ICE & CEDAR

Sauna heater size calculator

Room dimensions in. Heater kW and the circuit it needs out — with every step of the working shown, because a calculator you can't check is just an opinion with a border around it.

Last verified · Ice & Cedar editorial

Recommended heater

6 kW

25.0A at 240V → 35A dedicated circuit

The arithmetic

  1. Room volume: 6 × 6 × 7 = 252.0 cu.ft
  2. 1 glass panel × 45 cu.ft of equivalent load added = 297.0 cu.ft
  3. 297.0 ÷ 50 cu.ft-per-kW = 5.94 kW, rounded up to the next size sold: 6 kW
  4. Draw: 6000W ÷ 240V = 25.0A
  5. NEC continuous load: 25.0A × 1.25 = 31.3A → smallest standard breaker that meets it: 35A

Read the breaker number carefully. It is the smallest standard rating that satisfies the NEC’s 125% continuous-load rule for the computed draw. Your heater’s listed instructions govern under NEC 110.3(B), your local authority having jurisdiction may amend, and conductor sizing is a separate question this site deliberately does not answer. This is what to ask an electrician for, not a wiring plan.

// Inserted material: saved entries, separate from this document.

**src/rtl/calc_result_display.sv**
```systemverilog
// calc_result_display: double-dabble binary-to-BCD (1 bit/cycle) driving a 4-digit multiplexed 7-seg scan.
// Optional NEG_SIGN_EN: two's complement input, '-' drawn just above the highest nonzero digit.
module calc_result_display #(
  parameter int WIDTH       = 14,
  parameter int REFRESH_DIV = 100000
) (
  input  logic             clk,
  input  logic             rst,
  input  logic [WIDTH-1:0] value,
  input  logic             valid,
  output logic             busy,
  output logic [6:0]       seg,
  output logic [3:0]       an
);
  localparam logic [1:0] S_IDLE   = 2'd0;
  localparam logic [1:0] S_CONV   = 2'd1;
  localparam logic [1:0] S_COMMIT = 2'd2;

  localparam int CNTW = $clog2(WIDTH + 1);
  localparam int RW   = (REFRESH_DIV > 1) ? $clog2(REFRESH_DIV) : 1;
  localparam logic [RW-1:0]   REF_MAX  = RW'(REFRESH_DIV - 1);
  localparam logic [CNTW-1:0] BIT_LAST = CNTW'(WIDTH - 1);
  localparam logic [6:0] SEG_BLANK = 7'h7F;
  localparam logic [6:0] SEG_ERR   = 7'h06;
`ifdef NEG_SIGN_EN
  localparam logic [6:0] SEG_MINUS = 7'h3F;
`endif

  logic [1:0]       state_q, state_d;
  logic [WIDTH-1:0] sh_q, sh_d;
  logic [15:0]      bcd_q, bcd_d;
  logic [CNTW-1:0]  cnt_q, cnt_d;
  logic             ovf_pend_q, ovf_pend_d;
  logic [15:0]      disp_q, disp_d;
  logic             ovf_q, ovf_d;
  logic [RW-1:0]    refresh_q, refresh_d;
  logic [1:0]       idx_q, idx_d;
  logic [6:0]       seg_q, seg_d;
  logic [3:0]       an_q, an_d;
`ifdef NEG_SIGN_EN
  logic             neg_pend_q, neg_pend_d;
  logic             neg_q, neg_d;
  logic             load_neg;
`endif

  logic [WIDTH-1:0] load_mag;
  logic             load_ovf;
  logic [14:0]      bcd_adj;
  logic [1:0]       hi;
  logic [3:0]       cur;

  always_comb begin
`ifdef NEG_SIGN_EN
    load_neg = value[WIDTH-1];
    load_mag = load_neg ? (~value + 1'b1) : value;
    load_ovf = load_neg ? (32'(load_mag) > 32'd999) : (32'(value) > 32'd9999);
`else
    load_mag = value;
    load_ovf = 32'(value) > 32'd9999;
`endif
  end

  // Thousands nibble never reaches 5 for an in-range value, so it needs no correction.
  always_comb begin
    bcd_adj[14:12] = bcd_q[14:12];
    for (int i = 0; i < 3; i++) begin
      bcd_adj[4*i +: 4] = (bcd_q[4*i +: 4] >= 4'd5) ? bcd_q[4*i +: 4] + 4'd3 : bcd_q[4*i +: 4];
    end
  end

  always_comb begin
    state_d    = state_q;
    sh_d       = sh_q;
    bcd_d      = bcd_q;
    cnt_d      = cnt_q;
    ovf_pend_d = ovf_pend_q;
    disp_d     = disp_q;
    ovf_d      = ovf_q;
`ifdef NEG_SIGN_EN
    neg_pend_d = neg_pend_q;
    neg_d      = neg_q;
`endif
    case (state_q)
      S_IDLE: if (valid) begin
        state_d    = S_CONV;
        sh_d       = load_mag;
        bcd_d      = '0;
        cnt_d      = '0;
        ovf_pend_d = load_ovf;
`ifdef NEG_SIGN_EN
        neg_pend_d = load_neg;
`endif
      end
      S_CONV: begin
        {bcd_d, sh_d} = {bcd_adj, sh_q, 1'b0};
        cnt_d = cnt_q + 1'b1;
        if (cnt_q == BIT_LAST) state_d = S_COMMIT;
      end
      S_COMMIT: begin
        disp_d  = bcd_q;
        ovf_d   = ovf_pend_q;
`ifdef NEG_SIGN_EN
        neg_d   = neg_pend_q;
`endif
        state_d = S_IDLE;
      end
      default: state_d = S_IDLE;
    endcase
  end

  function automatic logic [6:0] digit_code(input logic [3:0] d);
    case (d)
      4'd0: digit_code = 7'h40;
      4'd1: digit_code = 7'h79;
      4'd2: digit_code = 7'h24;
      4'd3: digit_code = 7'h30;
      4'd4: digit_code = 7'h19;
      4'd5: digit_code = 7'h12;
      4'd6: digit_code = 7'h02;
      4'd7: digit_code = 7'h78;
      4'd8: digit_code = 7'h00;
      4'd9: digit_code = 7'h10;
      default: digit_code = SEG_BLANK;
    endcase
  endfunction

  always_comb begin
    hi = 2'd0;
    for (int i = 1; i < 4; i++) begin
      if (disp_q[4*i +: 4] != 4'd0) hi = 2'(i);
    end
    cur = disp_q[{idx_q, 2'b00} +: 4];
    if (ovf_q)            seg_d = (idx_q == 2'd0) ? SEG_ERR : SEG_BLANK;
    else if (idx_q <= hi) seg_d = digit_code(cur);
`ifdef NEG_SIGN_EN
    else if (neg_q && idx_q == hi + 2'd1) seg_d = SEG_MINUS;
`endif
    else                  seg_d = SEG_BLANK;
    an_d      = ~(4'b0001 << idx_q);
    refresh_d = (refresh_q == REF_MAX) ? '0 : refresh_q + 1'b1;
    idx_d     = (refresh_q == REF_MAX) ? idx_q + 2'd1 : idx_q;
  end

  always_ff @(posedge clk or posedge rst) begin
    if (rst) begin
      state_q    <= S_IDLE;
      sh_q       <= '0;
      bcd_q      <= '0;
      cnt_q      <= '0;
      ovf_pend_q <= 1'b0;
      disp_q     <= '0;
      ovf_q      <= 1'b0;
      refresh_q  <= '0;
      idx_q      <= 2'd0;
      seg_q      <= SEG_BLANK;
      an_q       <= 4'hF;
`ifdef NEG_SIGN_EN
      neg_pend_q <= 1'b0;
      neg_q      <= 1'b0;
`endif
    end else begin
      state_q    <= state_d;
      sh_q       <= sh_d;
      bcd_q      <= bcd_d;
      cnt_q      <= cnt_d;
      ovf_pend_q <= ovf_pend_d;
      disp_q     <= disp_d;
      ovf_q      <= ovf_d;
      refresh_q  <= refresh_d;
      idx_q      <= idx_d;
      seg_q      <= seg_d;
      an_q       <= an_d;
`ifdef NEG_SIGN_EN
      neg_pend_q <= neg_pend_d;
      neg_q      <= neg_d;
`endif
    end
  end

  assign busy = (state_q != S_IDLE);
  assign seg  = seg_q;
  assign an   = an_q;
endmodule

```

What the calculator is doing

Two things, both of which we show rather than hide.

Sizing the heater. Room volume divided by about 50cubic feet per kW, rounded up to the next size actually sold. Glass and uninsulated surfaces add effective load, so each glass panel counts as roughly 45 cu.ft of extra volume and an uninsulated room gets multiplied by 1.25. This is a manufacturer rule of thumb, not code — and it is corroborated by the fit ranges manufacturers publish for their own heaters, which independently land on the same ratio.

Sizing the circuit.Current is watts divided by volts. The NEC then requires a continuous load — anything drawing its maximum for three hours or more, which a sauna heater does — to be sized at 125% of that draw. The breaker shown is the smallest standard rating that satisfies it. The electrical page explains that rule with the code citations.

Why we show the working

Because this whole site is an argument that the arithmetic in this category is easy and nobody does it. A calculator that prints “8kW” and asks you to trust it would be the same move as claiming we tested twenty saunas: an assertion dressed as a finding.

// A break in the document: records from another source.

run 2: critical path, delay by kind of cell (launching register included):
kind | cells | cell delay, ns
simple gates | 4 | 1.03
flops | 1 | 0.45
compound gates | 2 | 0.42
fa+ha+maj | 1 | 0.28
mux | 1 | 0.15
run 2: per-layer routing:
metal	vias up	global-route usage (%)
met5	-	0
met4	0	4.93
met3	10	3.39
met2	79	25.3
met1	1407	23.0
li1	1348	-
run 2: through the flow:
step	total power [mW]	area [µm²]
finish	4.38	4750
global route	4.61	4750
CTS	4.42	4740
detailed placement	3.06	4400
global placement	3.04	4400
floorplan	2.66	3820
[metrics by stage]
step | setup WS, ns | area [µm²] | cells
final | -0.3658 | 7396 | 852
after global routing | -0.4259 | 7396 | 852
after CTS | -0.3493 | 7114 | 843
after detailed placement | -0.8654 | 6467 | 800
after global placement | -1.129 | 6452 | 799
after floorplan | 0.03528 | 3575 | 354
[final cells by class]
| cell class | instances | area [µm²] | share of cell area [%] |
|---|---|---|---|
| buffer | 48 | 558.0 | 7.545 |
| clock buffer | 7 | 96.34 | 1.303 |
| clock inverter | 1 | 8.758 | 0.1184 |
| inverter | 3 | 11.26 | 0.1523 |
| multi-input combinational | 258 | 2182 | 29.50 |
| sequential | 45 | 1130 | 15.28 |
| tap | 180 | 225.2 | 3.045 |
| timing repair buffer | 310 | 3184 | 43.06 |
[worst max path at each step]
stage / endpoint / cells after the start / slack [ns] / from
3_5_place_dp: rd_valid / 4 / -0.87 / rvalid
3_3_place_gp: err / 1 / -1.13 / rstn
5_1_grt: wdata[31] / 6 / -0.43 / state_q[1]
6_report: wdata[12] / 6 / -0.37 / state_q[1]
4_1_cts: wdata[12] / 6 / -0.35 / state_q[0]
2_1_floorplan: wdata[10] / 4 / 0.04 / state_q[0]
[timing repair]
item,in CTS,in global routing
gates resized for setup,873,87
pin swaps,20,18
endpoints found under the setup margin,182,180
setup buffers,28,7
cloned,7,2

Every step above is checkable with a phone calculator. If you find an error in it, tell us and we will fix it and say that we did.

Frequently asked questions

How is sauna heater size calculated?

Room volume divided by roughly 50 cubic feet per kW, rounded up to the next heater size sold. Glass panels and uninsulated surfaces both add effective load — this calculator counts each glass panel as about 45 cu.ft of extra volume and multiplies an uninsulated room by 1.25. Every one of those steps is printed in the results, so you can check our arithmetic rather than trust it.

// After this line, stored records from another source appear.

## config.mk

```make
export PLATFORM = sky130hd
export DESIGN_NAME = irq_controller
export DESIGN_NICKNAME = d
export VERILOG_FILES = /design/src/rtl/irq_controller.sv
export SDC_FILE = /design/constraint.sdc
export NUM_CORES = 1
export LEC_CHECK = 0
export CORE_UTILIZATION = 45
export CTS_CLUSTER_DIAMETER = 50
export CTS_CLUSTER_SIZE = 25
export DETAILED_ROUTE_END_ITERATION = 7
export PLACE_DENSITY_LB_ADDON = 0.2
export SETUP_SLACK_MARGIN = 0.05
export SYNTH_ARGS = -nofsm -noshare
export SYNTH_HDL_FRONTEND = slang
export SYNTH_SLANG_ARGS = --single-unit
```

## constraint.sdc

```tcl
create_clock -name clk -period 1.4 [get_ports clk]
set_input_delay 0.14 -clock clk [delete_from_list [all_inputs] [get_ports clk]]
set_output_delay 0.14 -clock clk [all_outputs]
set_load 0.01 [all_outputs]
```

## src/rtl/irq_controller.sv

```systemverilog
// irq_controller: multi-channel external interrupt controller.
// It synchronizes raw interrupt lines and captures each one as an edge or as a level.
// Each channel has a pending latch, and an enable mask gates it for arbitration.
// The lowest eligible index wins.
// A registered machine-external request (g_interrupt) goes to the CSR block.
// A non-nested claim/complete handshake lets the trap handler identify and retire the source.
//
// Ports:
//   clk            system clock
//   rst_n          asynchronous active-low reset
//   irq_in         raw asynchronous interrupt lines (active high)
//   csr_meie       global machine external interrupt enable
//   irq_enable     per-channel enable mask (masks arbitration only)
//   irq_edge_mode  per channel: 1 = rising-edge capture, 0 = level capture
//   claim          one-cycle request for the winning channel ID
//   complete       one-cycle pulse retiring channel complete_id
//   complete_id    channel being completed
//   g_interrupt    registered interrupt request
//   claim_ack      one-cycle pulse, the cycle after claim
//   claim_valid    1 = claim_id names a real source, 0 = spurious claim
//   claim_id       claimed channel (0 when spurious)
//   pending        pending latch state
//   in_service     in-service state
module irq_controller #(
  parameter int NUM_IRQ     = 8,
  parameter int SYNC_STAGES = 2,
  parameter int ID_W        = 3
) (
  input  logic               clk,
  input  logic               rst_n,
  input  logic [NUM_IRQ-1:0] irq_in,
  input  logic               csr_meie,
  input  logic [NUM_IRQ-1:0] irq_enable,
  input  logic [NUM_IRQ-1:0] irq_edge_mode,
  input  logic               claim,
  input  logic               complete,
  input  logic [ID_W-1:0]    complete_id,
  output logic               g_interrupt,
  output logic               claim_ack,
  output logic               claim_valid,
  output logic [ID_W-1:0]    claim_id,
  output logic [NUM_IRQ-1:0] pending,
  output logic [NUM_IRQ-1:0] in_service
);

  localparam logic [NUM_IRQ-1:0] ZERO_V  = {NUM_IRQ{1'b0}};
  localparam logic [ID_W-1:0]    ZERO_ID = {ID_W{1'b0}};

  logic [NUM_IRQ-1:0] sync_r [SYNC_STAGES];
  logic [NUM_IRQ-1:0] hist_r;
  logic [NUM_IRQ-1:0] pending_r;
  logic [NUM_IRQ-1:0] in_service_r;
  logic               g_interrupt_r;
  logic               claim_ack_r;
  logic               claim_valid_r;
  logic [ID_W-1:0]    claim_id_r;

  logic [NUM_IRQ-1:0] sync_s;
  logic [NUM_IRQ-1:0] rise_s;
  logic [NUM_IRQ-1:0] set_edge_s;
  logic [NUM_IRQ-1:0] set_level_s;
  logic [NUM_IRQ-1:0] eligible_s;
  logic [ID_W-1:0]    winner_s;
  logic               win_found_s;
  logic               claim_ok_s;
  logic [NUM_IRQ-1:0] claim_mask_s;
  logic [NUM_IRQ-1:0] cmp_mask_s;
  logic [NUM_IRQ-1:0] pending_nxt_s;
  logic [NUM_IRQ-1:0] in_service_nxt_s;
  logic               g_nxt_s;

  // Input synchronizer chain plus one-cycle history for edge detection.
  always_ff @(posedge clk or negedge rst_n) begin
    if (!rst_n) begin
      for (int j = 0; j < SYNC_STAGES; j++) begin
        sync_r[j] <= ZERO_V;
      end
      hist_r <= ZERO_V;
    end else begin
      sync_r[0] <= irq_in;
      for (int j = 1; j < SYNC_STAGES; j++) begin
        sync_r[j] <= sync_r[j-1];
      end
      hist_r <= sync_r[SYNC_STAGES-1];
    end
  end

  // Capture conditions and eligibility.
  always_comb begin
    sync_s      = sync_r[SYNC_STAGES-1];
    rise_s      = sync_s & ~hist_r;
    set_edge_s  = irq_edge_mode & rise_s;
    // A level source being serviced must not re-pend until it is completed.
    set_level_s = ~irq_edge_mode & sync_s & ~in_service_r;
    eligible_s  = pending_r & irq_enable;
  end

  // Fixed-priority winner: scan downward so the lowest eligible index is the last one written.
  always_comb begin
    winner_s    = ZERO_ID;
    win_found_s = 1'b0;
    for (int i = NUM_IRQ - 1; i >= 0; i--) begin
      winner_s    = eligible_s[i] ? ID_W'(i) : winner_s;
      win_found_s = win_found_s | eligible_s[i];
    end
  end

  // Claim/complete decode and next-state computation.
  always_comb begin
    // win_found_s covers an enable dropped in the claim cycle itself: the claim is then spurious.
    claim_ok_s = claim & g_interrupt_r & win_found_s;
    for (int i = 0; i < NUM_IRQ; i++) begin
      claim_mask_s[i] = claim_ok_s & (winner_s == ID_W'(i));
      // Out-of-range IDs match no channel and are therefore ignored.
      cmp_mask_s[i]   = complete & (complete_id == ID_W'(i));
    end
    // Level set loses to a same-cycle claim clear; edge set wins over it.
    pending_nxt_s    = ((pending_r | set_level_s) & ~claim_mask_s) | set_edge_s;
    in_service_nxt_s = (in_service_r & ~cmp_mask_s) | claim_mask_s;
    // A successful claim drops the request at once; the next cycle in_service holds it low.
    g_nxt_s = csr_meie & (|eligible_s) & ~(|in_service_r) & ~claim_ok_s;
  end

  // Pending, in-service, request and claim response registers.
  always_ff @(posedge clk or negedge rst_n) begin
    if (!rst_n) begin
      pending_r     <= ZERO_V;
      in_service_r  <= ZERO_V;
      g_interrupt_r <= 1'b0;
      claim_ack_r   <= 1'b0;
      claim_valid_r <= 1'b0;
      claim_id_r    <= ZERO_ID;
    end else begin
      pending_r     <= pending_nxt_s;
      in_service_r  <= in_service_nxt_s;
      g_interrupt_r <= g_nxt_s;
      claim_ack_r   <= claim;
      claim_valid_r <= claim_ok_s;
      claim_id_r    <= claim_ok_s ? winner_s : ZERO_ID;
    end
  end

  assign g_interrupt = g_interrupt_r;
  assign claim_ack   = claim_ack_r;
  assign claim_valid = claim_valid_r;
  assign claim_id    = claim_id_r;
  assign pending     = pending_r;
  assign in_service  = in_service_r;

endmodule
```

## Yosys cells after proc, flatten, opt, wreduce, memory -nomap -nowiden

Cells that the tools add are included.
Widths: inputs -> output; s select.

- Register bits: 46

- Equality and inequality tests: 14
- Multiplexer cells: 9
- Bitwise operators: 45
- Reductions and logical operators: 4

Operator list:

| kind | number |
|---|---|
| $and 8x8->8 | 7 |
| $not 8->8 | 5 |
| $mux 3 | 9 |
| $eq 3x3->1 const B | 8 |
| $or 8x8->8 | 3 |
| $and 1x1->1 | 21 |
| $reduce_or 8->1 | 2 |
| $eq 3x2->1 const B | 4 |
| $or 1x1->1 | 7 |
| $eq 3x1->1 const B | 2 |
| $logic_not 3->1 | 2 |
| $not 1->1 | 2 |

## Logic depth before layout (Yosys ltp)

Gate-level depths: netlist (run 1).

- Word-level depth: 14
- Depth in mapped cells: 4
- Mapped depth without buffers: 4

## Worst setup path after synthesis (run 1)

Ideal clock, no wire load.

- Path type: reg2reg
- Start: register pending_r[3] (netlist: pending[3])
- End: register pending_r[5] (netlist: pending[5])
- Library setup time: 130 ps
- Arrival: 1191 ps
- Data required time: 1270 ps
- Path slack: 79 ps
- Cell stages (with the launch flop): 5
- Period minus slack after synthesis: 1321 ps
- Cells stage by stage: dfrtp_1 a22oi_4 nand4_4 nor4_2 o22ai_1

- Longest elaborated chain between the ends: 10
- Elaborated cells between the ends (all ways): 15

Ends and longest elaborated chain:

| item | RTL line | source |
|---|---|---|
| start, declared | 51 | `logic [NUM_IRQ-1:0] pending_r;` |
| start signal, assigned | 134 | `pending_r <= pending_nxt_s;` |
| $and 8x8->8 (*) | 95 | `eligible_s = pending_r & irq_enable;` |
| $mux 3 or $or 1x1->1 (tied branches) (4 in series) | 103, 104 |  |
| $eq 3x3->1 or $and 1x1->1 (tied branches) | 113, 111 |  |
| $and 1x1->1 (*) | 113 | `claim_mask_s[i] = claim_ok_s & (winner_s == ID_W'(i));` |
| $not 8->8 (*) | 118 | `pending_nxt_s = ((pending_r \| set_level_s) & ~claim_mask_s) \| set_edge_s;` |
| $and 8x8->8 (*) | 118 |  |
| $or 8x8->8 (*) | 118 |  |
| net pending_nxt_s[5] | 68 | `logic [NUM_IRQ-1:0] pending_nxt_s;` |

Mark *: on every way through the listed nets, which the timed path passes. The rest lies on a longest branch.

## Worst setup path after layout (run 1)

Ends and elaborated chain as after synthesis.

==> results.cfg, run 1 <==
[place]
io_buffers = 53
place_hpwl_mm = 2.980
place_congestion = 0.8202
placed_cell_area_mm2 = 0.002450

[critical_path]
critPathArrivalTime_ns = 1.62
worstPathRequired_ns = 1.59
r2r_cells = 5
r2r_slack_ns = -0.03
rr_startpoint = pending[3]
crit_type = reg -> reg
start_kind = register
worstPathMaxFanout = 3
r2r-end = pending[5]
cp-end-kind = register

[sta]
hold_slack_ns = 0.2654
min_period_ns = 1.430
rsz0062_at_grt = yes
period_share = 1.022
final.setup.worst_slack_ns = -0.03034
drv_slew = 0
setup_viol = 6
hold_violations = 0
tightestPinTransition_ns = 0.5512
clock_skew_ns = 0.004942
max_freq_mhz = 699.1
relSlewSlack = 0.6325

[clock_tree]
cts_tree = done
cts_sinks = 46
cts.htree.levels = 2
cts_buffers = 5
clk_path_buf_depth = 2
clkTransAtPathRegs_ns = 0.08
clockRootBuffer = clkbuf_8
clk_latency_ns = 0.30

[grt]
grt_pass1_vias = 1404
antenna_found_initial = 0
grt.total_usage = 0.2247
grt_pass1_wl_mm = 6.630
grt_max_degree = 25
gr-usage-met1 = 0.2739
met3_usage = 0.07679
grt.overflow.total = 0
grt_use_met2 = 0.3577
grt.busiest_layer = met2

[floorplanning]
fp-row-count = 22
die_w_um = 64.04
dieHeight_um = 64.04
die-area_mm2 = 0.004100
io_pins = 54
core_mm2 = 0.003689
initial_utilization = 0.4695

[layout]
diodes = 0
area_growth_pct = 57.66
fin_area_mm2 = 0.002730
nets = 259
fillers = 257
drive_gt1_frac = 0.2544

[min_path]
hold_path.class = in -> reg
holdPathEnd = sync_r[12]
worst_hold_path.num_cells = 1
worstHoldStart = irq_in[4]

[synthesis]
synthDistinctLibCells = 28
syn_inst = 138
synth_nets = 170
ys.flop_type = dfrtp_1
synth_warnings = 0
synth_seq_cells = 46
synthArstFlopShare = 1.000
netlist_area_mm2 = 0.001732
synth_edf_count = 0
avgSynthCellArea_um2 = 12.55
seq_area_frac_synth = 0.6647

[detailed_routing]
vias_per_cell = 5.268
drt_wl_total_mm = 4.123
first_pass_iters = 4
drtIter0Drc = 46
drc_errors = 0
routedWlPerCell_um = 14.94
num_vias = 1454
ant_nets = 0

[power_and_ir_drop]
power_mw = 3.431
netSwitchingPower_uw = 951.3
switching_share = 0.2773
combPwrFrac = 0.258
p_leak_nw = 1.223
pwr-share-clk = 0.284
power_density_mw_per_mm2 = 1257
peakVddDrop_v = 0.0008864
seqPwrFrac = 0.458
p_int_mw = 2.480

[run_status]
violations = negative setup slack
status = finished, violations left

[run]
cap_violations = 0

Where does the 50 cubic feet per kW rule come from?

It is a manufacturer rule of thumb, not a code requirement, and we treat it as one. It is corroborated by what manufacturers publish for their own heaters: Harvia rates the 8kW KIP-80B to 425 cu.ft (53 per kW), Mxmoonant rates its 9kW to 425 (47 per kW) and its 6kW to 300 (50 per kW), and VEVOR publishes a 176.5-317.8 cu.ft range for its 6kW. Those independently land on the same ratio. Always confirm against the heater you actually buy.

Why does the calculator also give me a breaker size?

Because the kW figure on its own is only half a decision. A 9kW heater is about $40 more than a 6kW and needs a 50A circuit instead of a 35A one — which can be the difference between a simple install and a panel upgrade. Sizing the heater without sizing the circuit is how people end up with an appliance they cannot power.

Is the breaker size from the calculator definitive?

No, and we want to be direct about that. It is the smallest standard breaker rating that satisfies the NEC's 125% continuous-load rule for the computed draw. Your manufacturer's listed instructions govern under NEC 110.3(B) and may specify differently; your local authority having jurisdiction may amend; and conductor sizing is a separate question we deliberately don't answer. Take the number to a licensed electrician as a starting point, not a spec.

Should I round up or down if I'm between sizes?

The calculator always rounds up, and that is the right default: an undersized heater never reaches temperature, which is a permanent disappointment, while an oversized one reaches temperature sooner and cycles. The cost of rounding up is a bigger circuit — which is exactly why the breaker number is shown next to the kW.